▶ _Task description_
Please filter the data down to the lines that include the word "frame" and copy them.

▶ _Records provided_
## src/rtl/fifo_uart_tx.sv

```systemverilog
// UART transmitter draining an upstream FIFO: IDLE->REQ->WAIT->frame.
// Optional even parity bit when FIFO_UART_TX_PARITY_EN is defined.
module fifo_uart_tx #(
  parameter int CLKS_PER_BIT = 4
) (
  input  logic       clk_single_domain,
  input  logic       rst,
  input  logic       empty,
  input  logic [7:0] rdata,
  input  logic       rvalid,
  output logic       ren,
  output logic       tx,
  output logic       busy,
  output logic       byte_done
);

  localparam int TW = (CLKS_PER_BIT > 1) ? $clog2(CLKS_PER_BIT) : 1;
  localparam logic [TW-1:0] T_LAST = TW'(CLKS_PER_BIT - 1);

  typedef enum logic [2:0] {
    IDLE,
    REQ,
    WAIT,
    START,
    DATA,
`ifdef FIFO_UART_TX_PARITY_EN
    PARITY,
`endif
    STOP
  } state_t;

  state_t        state_q, state_d;
  logic [TW-1:0] timer_q, timer_d;
  logic [2:0]    idx_q, idx_d;
  logic [7:0]    shreg_q, shreg_d;
  logic          tx_q, tx_d;
  logic          t_last;
  logic          ren_c, done_c;

  assign t_last = (timer_q == T_LAST);

  always_ff @(posedge clk_single_domain) begin
    if (rst) begin
      state_q <= IDLE;
      timer_q <= '0;
      idx_q   <= '0;
      shreg_q <= '0;
      tx_q    <= 1'b1;
    end else begin
      state_q <= state_d;
      timer_q <= timer_d;
      idx_q   <= idx_d;
      shreg_q <= shreg_d;
      tx_q    <= tx_d;
    end
  end

  always_comb begin
    state_d = state_q;
    idx_d   = idx_q;
    shreg_d = shreg_q;
    ren_c   = 1'b0;
    done_c  = 1'b0;
    unique case (state_q)
      IDLE: begin
        if (!empty) state_d = REQ;
      end
      REQ: begin
        ren_c   = 1'b1;
        state_d = WAIT;
      end
      WAIT: begin
        if (rvalid) begin
          shreg_d = rdata;
          state_d = START;
        end else begin
          state_d = IDLE;
        end
      end
      START: begin
        if (t_last) state_d = DATA;
      end
      DATA: begin
        if (t_last) begin
          idx_d = idx_q + 3'd1;
          if (idx_q == 3'd7) begin
`ifdef FIFO_UART_TX_PARITY_EN
            state_d = PARITY;
`else
            state_d = STOP;
`endif
          end
        end
      end
`ifdef FIFO_UART_TX_PARITY_EN
      PARITY: begin
        if (t_last) state_d = STOP;
      end
`endif
      STOP: begin
        if (t_last) begin
          done_c  = 1'b1;
          state_d = IDLE;
        end
      end
      default: state_d = IDLE;
    endcase
  end

  // Bit timer runs only while a frame is on the line
  always_comb begin
    timer_d = '0;
    if (state_q == START || state_q == DATA ||
`ifdef FIFO_UART_TX_PARITY_EN
        state_q == PARITY ||
`endif
        state_q == STOP) begin
      timer_d = t_last ? '0 : timer_q + 1'b1;
    end
  end

  // tx is registered, so it is computed from the upcoming state
  always_comb begin
    tx_d = 1'b1;
    unique case (state_d)
      START:  tx_d = 1'b0;
      DATA:   tx_d = shreg_d[idx_d];
`ifdef FIFO_UART_TX_PARITY_EN
      PARITY: tx_d = ^shreg_q;
`endif
      default: tx_d = 1'b1;
    endcase
  end

  assign tx        = tx_q;
  assign busy      = (state_q != IDLE);
  assign ren       = ren_c & ~rst;
  assign byte_done = done_c & ~rst;

endmodule

```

▶ _Response_
// UART transmitter draining an upstream FIFO: IDLE->REQ->WAIT->frame.
  // Bit timer runs only while a frame is on the line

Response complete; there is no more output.